Mortgage foreclosures in the U.S. are up 43% compared to last year. One might think the 2005 Bankruptcy Bill President Bush signed would have cut foreclosures instead of increasing them. Who loses when a foreclosure happens? Not the mortgage company or the realtor as they made money on the first transaction.
How did the Bankruptcy Bill impact the other group of lenders, credit card companies? Their pretax profits rose some 30% to $18.5 billion from 2004 to 2005. Revolving credit debt reached a new record in August of 2006 at $846 billion.
Now what was the major cause of bankruptcies when the bill passed? High medical debt comprised the cause for most Americans historically declaring insolvency. What did the bill do about that? Absolutely nothing, zip, nada. A study of Kansas farmers already on health insurance similar to the President’s solution of high deductible plans revealed growing, not decreasing medical debt.
CNN had a report on exporting a new layer of professional American jobs overseas at a savings to U.S. businesses of $58 billion. The Chamber of Commerce likes to talk about the multiplier effect of bringing in new employers. A dollar in new salaries ends up impacting the community as it is circulated through the community. What happens when those dollars are taken out and sent overseas? What is the ripple effect in that case?
The President of the U.S. Chamber of Commerce suggests no negative impacts occur in cases where jobs are sent overseas. He went as far to say “the benefits from one displaced job far outweigh the costs”.
Count me confused. How do new jobs in a community create benefits while losing hometown positions to foreign workers do likewise? It appears anything a business does benefits everybody. A little closer scrutiny reveals who benefits, the politicians slinking up to the corporate money trough. It appears Chamber Execs, like politicians lie. Who gets to have it both ways (other than evangelicals preaching against drugs and gay sex, while secretly having both)?

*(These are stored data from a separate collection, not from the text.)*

### config.mk
export PLATFORM = sky130hd
export DESIGN_NAME = wdt_core
export DESIGN_NICKNAME = d
export VERILOG_FILES = /design/src/rtl/wdt_pkg.sv /design/src/rtl/wdt_tick.sv /design/src/rtl/wdt_countdown.sv /design/src/rtl/wdt_core.sv
export SDC_FILE = /design/constraint.sdc
export NUM_CORES = 1
export LEC_CHECK = 0
export BUFFER_PORTS_ARGS = -buffer_cell sky130_fd_sc_hd__buf_2
export CORE_AREA = 2 2 74 76
export CTS_CLUSTER_DIAMETER = 120
export DETAILED_ROUTE_END_ITERATION = 12
export DIE_AREA = 0 0 76 78
export HOLD_SLACK_MARGIN = 0.1
export PLACE_DENSITY_LB_ADDON = 0.25
export SLEW_MARGIN = 20
export SYNTH_ARGS = -nofsm -noshare
export SYNTH_HDL_FRONTEND = slang
export SYNTH_SLANG_ARGS = --single-unit
### constraint.sdc
create_clock -name clk -period 5.41 [get_ports clk]
set_input_delay 0.541 -clock clk [delete_from_list [all_inputs] [get_ports clk]]
set_output_delay 0.541 -clock clk [all_outputs]
set_load 0.01 [all_outputs]
### src/rtl/wdt_pkg.sv
`timescale 1ns/1ps
package wdt_pkg;
    localparam int WDT_AW = 3;
    localparam int WDT_DW = 8;

    typedef enum logic [1:0] {
        ST_IDLE  = 2'd0,
        ST_RUN   = 2'd1,
        ST_FIRED = 2'd2
    } wdt_state_e;

    localparam logic [WDT_AW-1:0] OFS_CTRL   = 3'd0;
    localparam logic [WDT_AW-1:0] OFS_KICK   = 3'd1;
    localparam logic [WDT_AW-1:0] OFS_PERIOD = 3'd2;
    localparam logic [WDT_AW-1:0] OFS_REMAIN = 3'd3;
    localparam logic [WDT_AW-1:0] OFS_CAUSE  = 3'd4;
endpackage

### src/rtl/wdt_tick.sv
`timescale 1ns/1ps
// Millisecond prescaler: one tick every CLK_PER_MS cycles while running.
module wdt_tick #(
    parameter int CLK_PER_MS = 250000
) (
    input  logic clk,
    input  logic rst_n,
    input  logic run,
    input  logic restart,
    output logic tick
);
    localparam int PW = (CLK_PER_MS > 1) ? $clog2(CLK_PER_MS) : 1;
    localparam logic [PW-1:0] PRE_LAST = PW'(CLK_PER_MS - 1);

    logic [PW-1:0] pre_q;
    logic          wrap;

    assign wrap = (pre_q == PRE_LAST);
    assign tick = run && !restart && wrap;

    always_ff @(posedge clk or negedge rst_n) begin
        if (!rst_n) begin
            pre_q <= '0;
        end else if (restart) begin
            pre_q <= '0;
        end else if (run) begin
            pre_q <= wrap ? '0 : pre_q + 1'b1;
        end
    end

    // a tick is always followed by a restarted prescale phase
    p_tick_phase_r2: assert property (@(posedge clk) disable iff (!rst_n)
        tick |=> (pre_q == '0));
endmodule

### src/rtl/wdt_countdown.sv
`timescale 1ns/1ps
// Period counter; FMT_SECONDS picks the exponent or seconds variant.
module wdt_countdown #(
    parameter int FMT_SECONDS = 0,
    parameter int MS_PER_SEC  = 1000,
    parameter int MAX_EXP     = 15,
    parameter int FIELD_W     = 4
) (
    input  logic               clk,
    input  logic               rst_n,
    input  logic               load,
    input  logic               tick,
    input  logic [FIELD_W-1:0] period,
    output logic               done,
    output logic [7:0]         secs_left
);
    // the machine never loads an empty period
    p_period_nonzero_r3: assert property (@(posedge clk) disable iff (!rst_n)
        load |-> (period != '0));

    generate
        if (FMT_SECONDS != 0) begin : g_sec
            localparam int MW = $clog2(MS_PER_SEC);
            localparam logic [MW-1:0] MS_LAST = MW'(MS_PER_SEC - 1);

            logic [MW-1:0] ms_q;
            logic [7:0]    sec_q;
            logic          ms_zero;

            assign ms_zero   = (ms_q == '0);
            assign done      = tick && ms_zero && (sec_q == 8'd1);
            assign secs_left = sec_q;

            always_ff @(posedge clk or negedge rst_n) begin
                if (!rst_n) begin
                    ms_q  <= '0;
                    sec_q <= '0;
                end else if (load) begin
                    ms_q  <= MS_LAST;
                    sec_q <= period[7:0];
                end else if (tick) begin
                    if (ms_zero) begin
                        ms_q <= MS_LAST;
                        if (sec_q != 8'd0) sec_q <= sec_q - 8'd1;
                    end else begin
                        ms_q <= ms_q - 1'b1;
                    end
                end
            end

            // remaining seconds only rise on a load
            p_secs_monotonic_r7: assert property (@(posedge clk) disable iff (!rst_n)
                !load |=> (sec_q <= $past(sec_q)));
        end else begin : g_exp
            localparam int CW = MAX_EXP + 1;

            logic [CW-1:0] cnt_q;

            assign done      = tick && (cnt_q == CW'(1));
            assign secs_left = 8'd0;

            always_ff @(posedge clk or negedge rst_n) begin
                if (!rst_n) begin
                    cnt_q <= '0;
                end else if (load) begin
                    cnt_q <= CW'(1) << period;
                end else if (tick && (cnt_q != '0)) begin
                    cnt_q <= cnt_q - 1'b1;
                end
            end

            // a load always leaves a non-empty count
            p_load_nonzero_r2: assert property (@(posedge clk) disable iff (!rst_n)
                load |=> (cnt_q != '0));
        end
    endgenerate
endmodule

### src/rtl/wdt_core.sv
`timescale 1ns/1ps
module wdt_core #(
    parameter int FMT_SECONDS = 0,
    parameter int RESET_MODE  = 1,
    parameter int CLK_PER_MS  = 250000,
    parameter int MS_PER_SEC  = 1000,
    parameter int MAX_EXP     = 15
) (
    input  logic                       clk,
    input  logic                       por_n,
    input  logic                       sys_rst_n,
    input  logic                       bus_wr,
    input  logic [wdt_pkg::WDT_AW-1:0] bus_addr,
    input  logic [wdt_pkg::WDT_DW-1:0] bus_wdata,
    output logic [wdt_pkg::WDT_DW-1:0] bus_rdata,
    output logic                       wd_reset_o,
    output logic                       wd_alarm_o
);
    import wdt_pkg::*;

    localparam int DW      = WDT_DW;
    localparam int MIN_EXP = $clog2(MS_PER_SEC);
    localparam int EXP_W   = $clog2(MAX_EXP + 1);
    localparam int FIELD_W = (FMT_SECONDS != 0) ? DW : EXP_W;
    localparam logic [FIELD_W-1:0] PERIOD_RST =
        FIELD_W'((FMT_SECONDS != 0) ? 1 : MIN_EXP);

    logic       core_rst_n;
    logic       wr_ctrl, wr_kick, wr_period, wr_cause;
    logic       load, tick, done;
    logic [7:0] secs_left;
    logic [FIELD_W-1:0] period_q;
    logic       cause_q;
    logic       rst_q, alarm_q;
    wdt_state_e state_q, state_d;

    assign core_rst_n = por_n & sys_rst_n;
    assign wr_ctrl    = bus_wr && (bus_addr == OFS_CTRL);
    assign wr_kick    = bus_wr && (bus_addr == OFS_KICK);
    assign wr_period  = bus_wr && (bus_addr == OFS_PERIOD);
    assign wr_cause   = bus_wr && (bus_addr == OFS_CAUSE);

    function automatic logic [FIELD_W-1:0] clamp_field(input logic [DW-1:0] d);
        int unsigned v;
        v = {{(32-DW){1'b0}}, d};
        if (FMT_SECONDS != 0) begin
            if (v == 0) v = 1;
        end else begin
            if (v < MIN_EXP)      v = MIN_EXP;
            else if (v > MAX_EXP) v = MAX_EXP;
        end
        return v[FIELD_W-1:0];
    endfunction

    // Period field: written any time, used at the next load.
    always_ff @(posedge clk or negedge core_rst_n) begin
        if (!core_rst_n)    period_q <= PERIOD_RST;
        else if (wr_period) period_q <= clamp_field(bus_wdata);
    end

    // Next-state logic
    always_comb begin
        state_d = state_q;
        load    = 1'b0;
        unique case (state_q)
            ST_IDLE: begin
                if (wr_ctrl && bus_wdata[0]) begin
                    state_d = ST_RUN;
                    load    = 1'b1;
                end
            end
            ST_RUN: begin
                if (wr_ctrl && !bus_wdata[0])  state_d = ST_IDLE;
                else if (wr_kick && bus_wdata[0]) load = 1'b1;
                else if (done)                 state_d = ST_FIRED;
            end
            ST_FIRED: begin
                if (wr_ctrl && !bus_wdata[0]) state_d = ST_IDLE;
            end
            default: state_d = ST_IDLE;
        endcase
    end

    // State register
    always_ff @(posedge clk or negedge core_rst_n) begin
        if (!core_rst_n) state_q <= ST_IDLE;
        else             state_q <= state_d;
    end

    // Output register
    always_ff @(posedge clk or negedge core_rst_n) begin
        if (!core_rst_n) begin
            rst_q   <= 1'b0;
            alarm_q <= 1'b0;
        end else begin
            rst_q   <= (RESET_MODE != 0) && (state_d == ST_FIRED);
            alarm_q <= (RESET_MODE == 0) && (state_q == ST_RUN) && (state_d == ST_FIRED);
        end
    end

    assign wd_reset_o = rst_q;
    assign wd_alarm_o = alarm_q;

    // Cause flag: only power-on reset clears it
    always_ff @(posedge clk or negedge por_n) begin
        if (!por_n) begin
            cause_q <= 1'b0;
        end else if ((RESET_MODE != 0) && (state_q == ST_RUN) && (state_d == ST_FIRED)) begin
            cause_q <= 1'b1;
        end else if (wr_cause && bus_wdata[0]) begin
            cause_q <= 1'b0;
        end
    end

    // Read mux
    always_comb begin
        case (bus_addr)
            OFS_CTRL:   bus_rdata = {{(DW-1){1'b0}}, (state_q != ST_IDLE)};
            OFS_PERIOD: bus_rdata = DW'(period_q);
            OFS_REMAIN: bus_rdata = secs_left;
            OFS_CAUSE:  bus_rdata = {{(DW-1){1'b0}}, cause_q};
            default:    bus_rdata = '0;
        endcase
    end

    wdt_tick #(.CLK_PER_MS(CLK_PER_MS)) tick_i (
        .clk     (clk),
        .rst_n   (core_rst_n),
        .run     (state_q == ST_RUN),
        .restart (load),
        .tick    (tick)
    );

    wdt_countdown #(
        .FMT_SECONDS (FMT_SECONDS),
        .MS_PER_SEC  (MS_PER_SEC),
        .MAX_EXP     (MAX_EXP),
        .FIELD_W     (FIELD_W)
    ) count_i (
        .clk       (clk),
        .rst_n     (core_rst_n),
        .load      (load),
        .tick      (tick),
        .period    (period_q),
        .done      (done),
        .secs_left (secs_left)
    );

    // alarm is a single-cycle pulse
    p_alarm_single_r9: assert property (@(posedge clk) disable iff (!core_rst_n)
        wd_alarm_o |=> !wd_alarm_o);

    // reset request holds until DISARM or reset
    p_reset_level_r8: assert property (@(posedge clk) disable iff (!core_rst_n)
        (wd_reset_o && !(wr_ctrl && !bus_wdata[0])) |=> wd_reset_o);

    // the two expiry outputs never coincide
    p_outputs_exclusive_r8: assert property (@(posedge clk) disable iff (!core_rst_n)
        wd_reset_o |-> !wd_alarm_o);

    // cause flag stays set unless cleared by write or power-on
    p_cause_sticky_r11: assert property (@(posedge clk) disable iff (!por_n)
        (cause_q && !(wr_cause && bus_wdata[0])) |=> cause_q);
endmodule
--- src/rtl/por_seq_pkg.sv ---
package por_seq_pkg;

  typedef enum logic [1:0] {
    ST_DELAY   = 2'd0,
    ST_HOLD    = 2'd1,
    ST_STRETCH = 2'd2,
    ST_RUN     = 2'd3
  } rst_state_e;

  localparam int unsigned SHORT_DELAY = 16;
  localparam int unsigned LONG_DELAY  = 4064;

  function automatic int unsigned delay_cycles(input bit sel);
    return sel ? LONG_DELAY : SHORT_DELAY;
  endfunction

endpackage

--- src/rtl/por_pin_sync.sv ---
module por_pin_sync #(
  parameter int unsigned STAGES = 2
) (
  input  logic clk_i,
  input  logic rst_ni,
  input  logic pin_i,
  output logic sync_o
);

  logic [STAGES-1:0] stage_q;

  generate
    for (genvar i = 0; i < STAGES; i++) begin : g_stage
      if (i == 0) begin : g_first
        always_ff @(posedge clk_i or negedge rst_ni) begin
          if (!rst_ni) stage_q[i] <= 1'b0;
          else         stage_q[i] <= pin_i;
        end
      end else begin : g_next
        always_ff @(posedge clk_i or negedge rst_ni) begin
          if (!rst_ni) stage_q[i] <= 1'b0;
          else         stage_q[i] <= stage_q[i-1];
        end
      end
    end
  endgenerate

  assign sync_o = stage_q[STAGES-1];

endmodule

--- src/rtl/por_delay_cnt.sv ---
module por_delay_cnt #(
  parameter int unsigned LEN = 16
) (
  input  logic clk_i,
  input  logic rst_ni,
  input  logic clear_i,
  input  logic run_i,
  output logic done_o
);

  localparam int unsigned CW = (LEN > 1) ? $clog2(LEN) : 1;
  localparam logic [CW-1:0] LAST = CW'(LEN - 1);

  logic [CW-1:0] cnt_q;

  assign done_o = run_i && !clear_i && (cnt_q == LAST);

  always_ff @(posedge clk_i or negedge rst_ni) begin
    if (!rst_ni)      cnt_q <= '0;
    else if (clear_i) cnt_q <= '0;
    else if (run_i)   cnt_q <= (cnt_q == LAST) ? '0 : cnt_q + 1'b1;
  end

  AST_CNT_RANGE: assert property (@(posedge clk_i) disable iff (!rst_ni)
    cnt_q <= LAST);
  AST_OSC_GATE: assert property (@(posedge clk_i) disable iff (!rst_ni)
    (!run_i && !clear_i) |=> $stable(cnt_q));
  AST_RESTART: assert property (@(posedge clk_i) disable iff (!rst_ni)
    clear_i |=> (cnt_q == '0));

endmodule
===== src/rtl/pgw_pkg.sv =====
package pgw_pkg;
  typedef enum logic [1:0] {
    CLS_MAC_PF = 2'd0,
    CLS_MOV    = 2'd1,
    CLS_MOVD   = 2'd2,
    CLS_OTHER  = 2'd3
  } op_class_e;

  typedef struct packed {
    logic in_rep;
    logic first;
    logic last;
    logic irq_exit;
    logic irq_back;
  } loop_ctx_t;
endpackage


===== src/rtl/pgw_decode.sv =====
module pgw_decode #(
  parameter int ADDR_W = 16,
  parameter int PAGE_W = 8,
  localparam int OFS_W = ADDR_W - 1,
  localparam int PM_AW = PAGE_W + OFS_W
) (
  input  logic              req,
  input  logic [ADDR_W-1:0] ea,
  input  logic [PAGE_W-1:0] page,
  input  logic              vis_en,
  input  logic              tbl_busy,
  output logic              hit,
  output logic              miss,
  output logic [PM_AW-1:0]  word_addr
);
  logic in_window;

  always_comb begin
    in_window = ea[ADDR_W-1] && vis_en && !tbl_busy;
    hit       = req && in_window;
    miss      = req && !in_window;
    word_addr = {page, ea[OFS_W-1:0]};
  end
endmodule


===== src/rtl/pgw_penalty.sv =====
module pgw_penalty
  import pgw_pkg::*;
#(
  parameter int EXTRA_SHORT = 1,
  parameter int EXTRA_LONG  = 2,
  localparam int CNT_W = $clog2(EXTRA_LONG + 1)
) (
  input  op_class_e        cls,
  input  loop_ctx_t        ctx,
  output logic [CNT_W-1:0] extra
);
  logic edge_iter;

  always_comb begin
    edge_iter = ctx.first || ctx.last || ctx.irq_exit || ctx.irq_back;
    if (ctx.in_rep) begin
      extra = edge_iter ? CNT_W'(EXTRA_LONG) : '0;
    end else begin
      unique case (cls)
        CLS_MAC_PF, CLS_MOV, CLS_MOVD: extra = CNT_W'(EXTRA_SHORT);
        default:                       extra = CNT_W'(EXTRA_LONG);
      endcase
    end
  end
endmodule
`src/rtl/cart_map_pkg.sv`:
```
package cart_map_pkg;

  typedef enum logic [1:0] {
    SWITCH_FIRST = 2'd0,
    FETCH_FIRST  = 2'd1,
    FLOAT_BUS    = 2'd2
  } hot_mode_e;

  // Lowest hotspot offset inside the window for a given bank count
  function automatic logic [11:0] hot_base(input int unsigned nbanks);
    case (nbanks)
      2:       hot_base = 12'hFF8;
      4:       hot_base = 12'hFF6;
      default: hot_base = 12'hFF4;
    endcase
  endfunction

endpackage

```
`src/rtl/cart_rst_sync.sv`:
```
module cart_rst_sync (
  input  logic clk,
  input  logic arst_n,
  output logic rst_n
);
  logic [1:0] sync_q;

  always_ff @(posedge clk or negedge arst_n) begin
    if (!arst_n) sync_q <= 2'b00;
    else         sync_q <= {sync_q[0], 1'b1};
  end

  assign rst_n = sync_q[1];
endmodule

```
`src/rtl/cart_hot_decode.sv`:
```
module cart_hot_decode
  import cart_map_pkg::*;
#(
  parameter int unsigned NUM_BANKS = 8,
  parameter int unsigned BANK_W    = 3
) (
  input  logic [12:0]       cpu_a,
  output logic              hit,
  output logic [BANK_W-1:0] hit_bank
);
  localparam logic [11:0] BASE = hot_base(NUM_BANKS);

  logic [11:0] ofs;

  always_comb begin
    ofs      = cpu_a[11:0] - BASE;
    hit      = cpu_a[12] && (cpu_a[11:0] >= BASE) && (ofs < 12'(NUM_BANKS));
    hit_bank = ofs[BANK_W-1:0];
  end
endmodule

```
`src/rtl/cart_bank_ctrl.sv`:
```
module cart_bank_ctrl
  import cart_map_pkg::*;
#(
  parameter hot_mode_e   MODE       = SWITCH_FIRST,
  parameter int unsigned BANK_W     = 3,
  parameter int unsigned RESET_BANK = 0
) (
  input  logic              clk,
  input  logic              rst_n,
  input  logic              acc_stb,
  input  logic              hit,
  input  logic [BANK_W-1:0] hit_bank,
  output logic [BANK_W-1:0] serve_bank,
  output logic [BANK_W-1:0] bank_q,
  output logic              prev_hot_q
);
  logic [BANK_W-1:0] bank_d, run_q, run_d;
  logic              prev_hot_d;

  // next state and serving bank
  always_comb begin
    bank_d     = bank_q;
    run_d      = run_q;
    prev_hot_d = prev_hot_q;
    serve_bank = bank_q;
    if (acc_stb) begin
      prev_hot_d = hit;
      if (hit) begin
        case (MODE)
          SWITCH_FIRST: begin
            if (!prev_hot_q) begin
              bank_d     = hit_bank;
              serve_bank = hit_bank;
            end
          end
          FETCH_FIRST: begin
            bank_d = hit_bank;
            if (prev_hot_q) serve_bank = run_q;
            else            run_d      = bank_q;
          end
          default: bank_d = hit_bank;
        endcase
      end
    end
  end

  // registers, clock-enabled by the access strobe
  always_ff @(posedge clk or negedge rst_n) begin
    if (!rst_n) begin
      bank_q     <= BANK_W'(RESET_BANK);
      run_q      <= BANK_W'(RESET_BANK);
      prev_hot_q <= 1'b0;
    end else if (acc_stb) begin
      bank_q     <= bank_d;
      run_q      <= run_d;
      prev_hot_q <= prev_hot_d;
    end
  end
endmodule

```
`src/rtl/cart_bus_drive.sv`:
```
module cart_bus_drive
  import cart_map_pkg::*;
#(
  parameter hot_mode_e   MODE   = SWITCH_FIRST,
  parameter int unsigned BANK_W = 3
) (
  input  logic [12:0]        cpu_a,
  input  logic               acc_stb,
  input  logic               hit,
  input  logic [BANK_W-1:0]  serve_bank,
  output logic [BANK_W+11:0] rom_addr,
  output logic               rom_oe
);
  localparam logic FLOATS = (MODE == FLOAT_BUS);

  always_comb begin
    rom_addr = {serve_bank, cpu_a[11:0]};
    rom_oe   = acc_stb && cpu_a[12] && !(FLOATS && hit);
  end
endmodule

```
`src/rtl/cart_bank_mapper.sv`:
```
module cart_bank_mapper
  import cart_map_pkg::*;
#(
  parameter int unsigned NUM_BANKS  = 8,
  parameter hot_mode_e   MODE       = SWITCH_FIRST,
  parameter int unsigned RESET_BANK = 0,
  localparam int unsigned BANK_W    = $clog2(NUM_BANKS),
  localparam int unsigned ROM_W     = 12 + BANK_W
) (
  input  logic             clk,
  input  logic             arst_n,
  input  logic [12:0]      cpu_a,
  input  logic             acc_stb,
  output logic [ROM_W-1:0] rom_addr,
  output logic             rom_oe
);
  logic              rst_n;
  logic              hit;
  logic [BANK_W-1:0] hit_bank, serve_bank, bank_q;
  logic              prev_hot_q;

  cart_rst_sync u_rst (.clk(clk), .arst_n(arst_n), .rst_n(rst_n));

  cart_hot_decode #(.NUM_BANKS(NUM_BANKS), .BANK_W(BANK_W)) u_dec (
    .cpu_a(cpu_a), .hit(hit), .hit_bank(hit_bank)
  );

  cart_bank_ctrl #(.MODE(MODE), .BANK_W(BANK_W), .RESET_BANK(RESET_BANK)) u_ctrl (
    .clk(clk), .rst_n(rst_n), .acc_stb(acc_stb), .hit(hit), .hit_bank(hit_bank),
    .serve_bank(serve_bank), .bank_q(bank_q), .prev_hot_q(prev_hot_q)
  );

  cart_bus_drive #(.MODE(MODE), .BANK_W(BANK_W)) u_drv (
    .cpu_a(cpu_a), .acc_stb(acc_stb), .hit(hit), .serve_bank(serve_bank),
    .rom_addr(rom_addr), .rom_oe(rom_oe)
  );
endmodule

```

However, despite American’s savings turning negative, mortgage foreclosures increasing, credit card debt soaring, and having nearly 47 million people without health insurance, the economy is humming on all 4 cylinders. The problem is the engine has eight pistons.
What’s growing are corporate profits and corporate scandals. It’s estimated nearly 1/3 of publicly traded companies did something untoward with their stock options. That amounts to 2,000 companies where the top dogs unethically manipulated their incentive performance system for financial gain. In straight talk, they cheated. Nearly 80% of workers said they would switch employers to work for a more ethical concern.
So the worker suffers as more bills are passed on to them by the government/business combo while elected leaders and corporate chiefs manipulate the system to maximize their payola. It’s lever pulling time so keep this in mind as you head to the ballot box.